:: Your instructions ::
Give every line of the records exactly, please, from the first up to and including the one containing "export CORE_UTILIZATION = 45".
BEGIN
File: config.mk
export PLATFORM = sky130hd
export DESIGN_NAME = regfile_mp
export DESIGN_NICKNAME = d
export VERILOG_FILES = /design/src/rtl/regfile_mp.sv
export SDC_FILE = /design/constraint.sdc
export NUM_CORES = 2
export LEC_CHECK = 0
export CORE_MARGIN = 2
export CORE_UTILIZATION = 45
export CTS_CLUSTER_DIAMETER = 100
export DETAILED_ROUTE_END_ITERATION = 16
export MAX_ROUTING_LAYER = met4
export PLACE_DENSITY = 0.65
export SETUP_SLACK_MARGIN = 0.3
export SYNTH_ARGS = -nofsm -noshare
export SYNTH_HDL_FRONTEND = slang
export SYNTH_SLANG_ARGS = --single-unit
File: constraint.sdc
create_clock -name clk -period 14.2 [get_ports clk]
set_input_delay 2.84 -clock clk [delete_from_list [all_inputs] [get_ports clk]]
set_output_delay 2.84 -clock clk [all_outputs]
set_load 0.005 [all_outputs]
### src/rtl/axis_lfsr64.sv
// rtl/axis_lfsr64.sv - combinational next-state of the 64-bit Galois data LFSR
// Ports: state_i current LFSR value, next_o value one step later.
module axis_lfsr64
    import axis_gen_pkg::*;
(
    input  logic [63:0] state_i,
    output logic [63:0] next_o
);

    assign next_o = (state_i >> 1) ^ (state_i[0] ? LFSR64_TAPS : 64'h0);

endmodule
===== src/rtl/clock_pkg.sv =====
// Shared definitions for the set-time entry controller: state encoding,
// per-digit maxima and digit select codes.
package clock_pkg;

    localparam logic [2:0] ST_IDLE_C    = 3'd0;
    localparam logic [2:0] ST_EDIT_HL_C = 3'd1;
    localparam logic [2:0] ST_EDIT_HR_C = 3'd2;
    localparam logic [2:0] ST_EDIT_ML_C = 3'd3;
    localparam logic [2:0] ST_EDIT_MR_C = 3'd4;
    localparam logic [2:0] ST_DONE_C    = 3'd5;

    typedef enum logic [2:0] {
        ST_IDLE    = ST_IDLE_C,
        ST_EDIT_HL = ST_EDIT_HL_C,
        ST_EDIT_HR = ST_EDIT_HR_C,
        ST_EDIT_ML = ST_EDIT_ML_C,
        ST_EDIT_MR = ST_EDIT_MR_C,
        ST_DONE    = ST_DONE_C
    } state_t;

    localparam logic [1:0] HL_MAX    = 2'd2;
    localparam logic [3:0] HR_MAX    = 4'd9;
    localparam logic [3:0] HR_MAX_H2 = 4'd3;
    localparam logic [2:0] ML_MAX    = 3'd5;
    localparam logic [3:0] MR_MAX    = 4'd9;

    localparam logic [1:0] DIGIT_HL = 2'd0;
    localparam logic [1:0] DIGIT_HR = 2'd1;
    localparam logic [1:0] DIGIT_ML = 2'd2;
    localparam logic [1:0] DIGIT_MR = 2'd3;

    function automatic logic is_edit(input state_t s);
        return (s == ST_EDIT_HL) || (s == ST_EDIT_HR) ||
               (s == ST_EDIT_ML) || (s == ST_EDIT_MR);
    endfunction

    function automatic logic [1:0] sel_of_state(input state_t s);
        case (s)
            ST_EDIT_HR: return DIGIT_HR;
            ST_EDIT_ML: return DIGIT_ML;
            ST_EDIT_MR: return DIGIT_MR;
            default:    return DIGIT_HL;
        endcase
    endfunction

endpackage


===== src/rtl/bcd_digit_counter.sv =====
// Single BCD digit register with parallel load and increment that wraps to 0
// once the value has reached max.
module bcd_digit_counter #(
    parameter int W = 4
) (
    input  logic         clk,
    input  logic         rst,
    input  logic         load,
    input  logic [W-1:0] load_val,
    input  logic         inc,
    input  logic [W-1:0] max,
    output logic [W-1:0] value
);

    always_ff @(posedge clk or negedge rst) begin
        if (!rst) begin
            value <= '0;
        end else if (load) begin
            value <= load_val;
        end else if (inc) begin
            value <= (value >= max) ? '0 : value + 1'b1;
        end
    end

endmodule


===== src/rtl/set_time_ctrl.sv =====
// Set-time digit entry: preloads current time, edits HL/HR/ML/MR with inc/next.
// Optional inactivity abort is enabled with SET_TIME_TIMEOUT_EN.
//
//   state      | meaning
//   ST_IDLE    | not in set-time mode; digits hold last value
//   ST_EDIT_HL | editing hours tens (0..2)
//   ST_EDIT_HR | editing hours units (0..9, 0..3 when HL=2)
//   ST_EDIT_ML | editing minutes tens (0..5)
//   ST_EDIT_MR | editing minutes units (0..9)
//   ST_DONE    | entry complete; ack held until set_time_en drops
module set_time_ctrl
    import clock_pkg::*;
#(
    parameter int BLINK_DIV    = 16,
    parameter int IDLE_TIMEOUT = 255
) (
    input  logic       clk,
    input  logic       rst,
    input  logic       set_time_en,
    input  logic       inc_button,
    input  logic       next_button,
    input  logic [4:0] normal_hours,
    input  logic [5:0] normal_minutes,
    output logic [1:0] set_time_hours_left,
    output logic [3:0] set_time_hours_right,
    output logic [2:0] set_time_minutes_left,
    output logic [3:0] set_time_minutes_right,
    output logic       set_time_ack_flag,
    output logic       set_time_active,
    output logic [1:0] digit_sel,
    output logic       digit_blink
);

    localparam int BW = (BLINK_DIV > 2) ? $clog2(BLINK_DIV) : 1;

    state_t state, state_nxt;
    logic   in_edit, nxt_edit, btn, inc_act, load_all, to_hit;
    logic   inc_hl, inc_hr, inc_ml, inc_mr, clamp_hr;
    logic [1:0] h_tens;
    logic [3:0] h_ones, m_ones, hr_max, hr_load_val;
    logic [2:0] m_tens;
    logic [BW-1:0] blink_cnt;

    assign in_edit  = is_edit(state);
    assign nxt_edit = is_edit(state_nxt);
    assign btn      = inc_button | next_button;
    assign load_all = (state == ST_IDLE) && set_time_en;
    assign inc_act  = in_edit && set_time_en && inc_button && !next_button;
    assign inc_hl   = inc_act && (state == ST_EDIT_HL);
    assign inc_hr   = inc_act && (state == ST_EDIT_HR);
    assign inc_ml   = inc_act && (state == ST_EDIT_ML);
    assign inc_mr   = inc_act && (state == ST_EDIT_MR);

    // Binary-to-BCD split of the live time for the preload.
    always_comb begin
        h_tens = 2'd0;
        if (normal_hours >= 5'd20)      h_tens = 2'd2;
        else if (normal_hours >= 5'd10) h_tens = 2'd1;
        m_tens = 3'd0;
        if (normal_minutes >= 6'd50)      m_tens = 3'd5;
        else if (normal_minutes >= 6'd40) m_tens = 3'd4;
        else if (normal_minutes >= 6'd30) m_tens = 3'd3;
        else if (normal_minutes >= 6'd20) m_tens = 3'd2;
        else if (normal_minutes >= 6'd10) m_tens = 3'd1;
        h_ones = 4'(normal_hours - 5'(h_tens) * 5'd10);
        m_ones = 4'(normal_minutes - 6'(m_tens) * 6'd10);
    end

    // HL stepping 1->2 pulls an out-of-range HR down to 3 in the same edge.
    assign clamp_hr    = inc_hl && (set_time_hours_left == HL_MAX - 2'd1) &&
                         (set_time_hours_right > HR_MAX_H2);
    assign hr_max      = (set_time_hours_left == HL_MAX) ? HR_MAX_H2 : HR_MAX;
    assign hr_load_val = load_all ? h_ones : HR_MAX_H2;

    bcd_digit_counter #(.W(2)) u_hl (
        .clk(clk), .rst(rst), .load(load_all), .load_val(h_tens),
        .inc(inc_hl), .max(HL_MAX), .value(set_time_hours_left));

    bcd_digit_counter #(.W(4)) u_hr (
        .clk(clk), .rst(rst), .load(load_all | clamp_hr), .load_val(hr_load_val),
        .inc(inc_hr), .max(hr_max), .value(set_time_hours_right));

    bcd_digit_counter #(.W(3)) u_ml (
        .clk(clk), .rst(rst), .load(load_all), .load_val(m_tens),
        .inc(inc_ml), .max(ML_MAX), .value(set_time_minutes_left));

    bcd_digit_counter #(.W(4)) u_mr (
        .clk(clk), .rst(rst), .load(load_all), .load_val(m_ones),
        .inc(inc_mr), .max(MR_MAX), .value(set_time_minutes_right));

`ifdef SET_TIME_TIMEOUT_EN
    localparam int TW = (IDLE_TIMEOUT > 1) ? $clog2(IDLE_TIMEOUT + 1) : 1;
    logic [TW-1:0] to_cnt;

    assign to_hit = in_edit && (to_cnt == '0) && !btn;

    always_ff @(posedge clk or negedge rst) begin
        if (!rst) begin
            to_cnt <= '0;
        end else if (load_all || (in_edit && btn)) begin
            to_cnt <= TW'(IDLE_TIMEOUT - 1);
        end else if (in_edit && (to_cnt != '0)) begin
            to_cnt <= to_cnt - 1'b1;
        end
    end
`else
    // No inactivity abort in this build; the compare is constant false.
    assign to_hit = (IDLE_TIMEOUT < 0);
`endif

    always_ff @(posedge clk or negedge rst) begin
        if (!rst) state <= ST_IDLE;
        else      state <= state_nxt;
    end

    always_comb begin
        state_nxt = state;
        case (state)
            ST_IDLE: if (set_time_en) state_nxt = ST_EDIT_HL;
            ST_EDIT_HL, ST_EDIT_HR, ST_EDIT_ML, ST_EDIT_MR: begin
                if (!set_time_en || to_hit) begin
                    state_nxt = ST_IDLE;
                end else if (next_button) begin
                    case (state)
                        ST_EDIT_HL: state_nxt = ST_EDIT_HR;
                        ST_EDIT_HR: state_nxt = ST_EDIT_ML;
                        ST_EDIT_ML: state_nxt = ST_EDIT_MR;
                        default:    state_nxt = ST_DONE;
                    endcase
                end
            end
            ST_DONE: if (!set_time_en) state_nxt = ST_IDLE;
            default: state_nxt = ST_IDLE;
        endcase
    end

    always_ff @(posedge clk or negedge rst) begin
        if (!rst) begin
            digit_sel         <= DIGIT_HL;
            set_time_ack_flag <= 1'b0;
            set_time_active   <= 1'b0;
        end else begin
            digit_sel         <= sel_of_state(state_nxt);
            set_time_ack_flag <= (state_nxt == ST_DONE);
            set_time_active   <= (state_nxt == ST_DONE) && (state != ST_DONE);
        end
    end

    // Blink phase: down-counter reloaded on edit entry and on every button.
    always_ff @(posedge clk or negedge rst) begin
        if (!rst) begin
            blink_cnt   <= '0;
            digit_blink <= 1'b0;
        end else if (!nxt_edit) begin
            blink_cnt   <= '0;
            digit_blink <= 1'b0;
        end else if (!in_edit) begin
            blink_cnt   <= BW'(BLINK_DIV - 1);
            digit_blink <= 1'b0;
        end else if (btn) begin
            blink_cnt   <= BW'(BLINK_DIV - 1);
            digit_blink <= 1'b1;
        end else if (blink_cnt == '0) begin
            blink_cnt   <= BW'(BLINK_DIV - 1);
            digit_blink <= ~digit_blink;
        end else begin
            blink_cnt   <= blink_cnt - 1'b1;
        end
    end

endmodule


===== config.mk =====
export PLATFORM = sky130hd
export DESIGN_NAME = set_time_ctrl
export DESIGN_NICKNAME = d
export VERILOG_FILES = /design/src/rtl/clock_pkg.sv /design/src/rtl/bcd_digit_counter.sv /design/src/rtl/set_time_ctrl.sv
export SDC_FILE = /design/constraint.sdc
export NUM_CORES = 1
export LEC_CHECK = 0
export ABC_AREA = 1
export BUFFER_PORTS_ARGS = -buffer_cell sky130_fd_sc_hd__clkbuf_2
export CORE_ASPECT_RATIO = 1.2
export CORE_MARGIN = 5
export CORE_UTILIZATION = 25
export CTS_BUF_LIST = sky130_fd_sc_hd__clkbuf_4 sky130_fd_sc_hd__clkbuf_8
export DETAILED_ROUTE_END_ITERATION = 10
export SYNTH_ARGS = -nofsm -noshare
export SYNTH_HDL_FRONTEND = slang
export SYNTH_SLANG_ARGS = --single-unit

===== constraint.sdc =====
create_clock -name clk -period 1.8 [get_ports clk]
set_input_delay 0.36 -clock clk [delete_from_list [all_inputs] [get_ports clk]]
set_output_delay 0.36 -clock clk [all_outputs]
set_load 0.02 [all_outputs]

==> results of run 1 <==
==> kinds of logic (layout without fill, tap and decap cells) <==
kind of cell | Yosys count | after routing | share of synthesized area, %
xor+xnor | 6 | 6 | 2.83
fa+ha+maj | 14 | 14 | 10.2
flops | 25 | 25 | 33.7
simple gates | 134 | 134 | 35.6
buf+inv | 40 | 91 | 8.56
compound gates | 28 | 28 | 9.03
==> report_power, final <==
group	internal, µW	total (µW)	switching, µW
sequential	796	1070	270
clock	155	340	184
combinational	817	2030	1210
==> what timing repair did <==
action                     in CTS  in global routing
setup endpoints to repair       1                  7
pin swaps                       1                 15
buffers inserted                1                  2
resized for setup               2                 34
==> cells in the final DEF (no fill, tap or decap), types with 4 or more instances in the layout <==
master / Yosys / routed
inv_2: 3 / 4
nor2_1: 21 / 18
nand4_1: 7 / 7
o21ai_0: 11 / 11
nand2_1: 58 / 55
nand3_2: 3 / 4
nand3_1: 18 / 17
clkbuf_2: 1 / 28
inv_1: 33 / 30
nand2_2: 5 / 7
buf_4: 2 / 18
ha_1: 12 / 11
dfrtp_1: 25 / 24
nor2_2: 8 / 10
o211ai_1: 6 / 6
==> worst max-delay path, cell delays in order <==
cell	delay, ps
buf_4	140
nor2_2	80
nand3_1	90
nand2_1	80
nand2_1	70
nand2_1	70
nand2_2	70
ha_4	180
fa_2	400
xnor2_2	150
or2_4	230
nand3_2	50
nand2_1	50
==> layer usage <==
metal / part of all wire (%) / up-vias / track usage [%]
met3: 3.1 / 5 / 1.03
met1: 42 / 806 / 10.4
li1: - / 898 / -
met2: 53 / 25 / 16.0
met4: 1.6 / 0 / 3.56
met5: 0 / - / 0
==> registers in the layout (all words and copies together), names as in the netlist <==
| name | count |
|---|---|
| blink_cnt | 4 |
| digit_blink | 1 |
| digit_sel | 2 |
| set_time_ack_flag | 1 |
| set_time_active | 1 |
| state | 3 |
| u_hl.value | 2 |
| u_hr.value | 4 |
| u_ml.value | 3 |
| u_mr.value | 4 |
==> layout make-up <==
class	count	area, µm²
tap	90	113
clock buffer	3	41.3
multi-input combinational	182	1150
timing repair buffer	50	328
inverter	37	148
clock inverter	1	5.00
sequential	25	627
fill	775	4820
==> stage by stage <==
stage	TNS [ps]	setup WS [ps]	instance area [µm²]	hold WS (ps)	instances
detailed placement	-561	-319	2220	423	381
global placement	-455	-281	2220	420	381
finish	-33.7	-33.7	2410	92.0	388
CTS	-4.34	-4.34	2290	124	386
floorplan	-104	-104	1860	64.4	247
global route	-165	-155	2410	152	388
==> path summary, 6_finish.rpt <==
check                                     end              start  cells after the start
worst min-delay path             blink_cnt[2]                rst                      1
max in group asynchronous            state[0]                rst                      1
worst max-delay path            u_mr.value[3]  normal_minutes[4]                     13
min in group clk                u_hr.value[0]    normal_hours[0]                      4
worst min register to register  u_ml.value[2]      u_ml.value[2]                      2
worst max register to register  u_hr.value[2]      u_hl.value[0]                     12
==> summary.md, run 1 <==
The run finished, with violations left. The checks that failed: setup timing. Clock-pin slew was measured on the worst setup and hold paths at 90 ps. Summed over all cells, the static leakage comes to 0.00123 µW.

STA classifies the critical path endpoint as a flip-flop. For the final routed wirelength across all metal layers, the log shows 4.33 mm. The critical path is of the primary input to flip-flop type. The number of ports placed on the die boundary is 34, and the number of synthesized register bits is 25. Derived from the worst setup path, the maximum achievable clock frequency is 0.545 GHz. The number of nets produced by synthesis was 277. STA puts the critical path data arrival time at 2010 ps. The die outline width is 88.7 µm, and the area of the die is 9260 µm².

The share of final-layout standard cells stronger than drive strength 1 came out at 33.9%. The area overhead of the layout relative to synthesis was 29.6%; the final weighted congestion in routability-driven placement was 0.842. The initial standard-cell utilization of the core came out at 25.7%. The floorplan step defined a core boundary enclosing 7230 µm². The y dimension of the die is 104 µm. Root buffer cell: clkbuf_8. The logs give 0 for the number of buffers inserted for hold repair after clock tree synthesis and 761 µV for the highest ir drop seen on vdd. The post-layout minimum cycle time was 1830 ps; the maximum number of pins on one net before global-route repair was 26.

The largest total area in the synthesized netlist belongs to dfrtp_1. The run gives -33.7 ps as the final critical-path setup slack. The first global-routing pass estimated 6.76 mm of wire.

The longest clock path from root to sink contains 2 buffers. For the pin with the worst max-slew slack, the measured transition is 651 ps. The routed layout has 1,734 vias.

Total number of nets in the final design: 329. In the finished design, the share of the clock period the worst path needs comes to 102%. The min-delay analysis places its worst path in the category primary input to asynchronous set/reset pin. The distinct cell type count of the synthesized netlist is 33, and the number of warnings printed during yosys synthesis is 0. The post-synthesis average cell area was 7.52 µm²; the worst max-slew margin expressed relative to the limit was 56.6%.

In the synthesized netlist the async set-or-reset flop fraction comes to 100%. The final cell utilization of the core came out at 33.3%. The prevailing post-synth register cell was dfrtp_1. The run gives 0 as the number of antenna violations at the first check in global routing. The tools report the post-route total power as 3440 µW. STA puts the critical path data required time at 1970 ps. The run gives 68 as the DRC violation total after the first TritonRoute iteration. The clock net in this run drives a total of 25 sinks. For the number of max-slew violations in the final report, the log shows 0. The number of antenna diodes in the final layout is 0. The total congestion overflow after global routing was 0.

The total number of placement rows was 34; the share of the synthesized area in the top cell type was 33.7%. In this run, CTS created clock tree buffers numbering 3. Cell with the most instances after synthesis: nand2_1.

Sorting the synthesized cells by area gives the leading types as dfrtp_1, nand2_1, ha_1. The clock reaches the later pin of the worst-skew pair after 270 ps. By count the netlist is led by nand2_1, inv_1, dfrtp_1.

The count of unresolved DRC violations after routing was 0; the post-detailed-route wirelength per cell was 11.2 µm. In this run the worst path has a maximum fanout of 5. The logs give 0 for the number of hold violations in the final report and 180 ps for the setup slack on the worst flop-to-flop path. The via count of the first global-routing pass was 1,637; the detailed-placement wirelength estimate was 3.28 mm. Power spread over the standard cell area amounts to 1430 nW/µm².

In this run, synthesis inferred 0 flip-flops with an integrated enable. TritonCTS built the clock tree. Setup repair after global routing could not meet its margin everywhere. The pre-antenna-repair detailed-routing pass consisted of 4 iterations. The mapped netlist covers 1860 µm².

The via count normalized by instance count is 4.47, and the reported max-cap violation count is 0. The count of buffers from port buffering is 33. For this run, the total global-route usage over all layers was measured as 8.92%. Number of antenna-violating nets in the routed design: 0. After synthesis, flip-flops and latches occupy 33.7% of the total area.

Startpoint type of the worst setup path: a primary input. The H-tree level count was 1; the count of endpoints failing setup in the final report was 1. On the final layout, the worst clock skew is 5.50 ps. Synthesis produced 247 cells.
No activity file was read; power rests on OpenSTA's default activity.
END
:: Exercise solution ::
File: config.mk
export PLATFORM = sky130hd
export DESIGN_NAME = regfile_mp
export DESIGN_NICKNAME = d
export VERILOG_FILES = /design/src/rtl/regfile_mp.sv
export SDC_FILE = /design/constraint.sdc
export NUM_CORES = 2
export LEC_CHECK = 0
export CORE_MARGIN = 2
export CORE_UTILIZATION = 45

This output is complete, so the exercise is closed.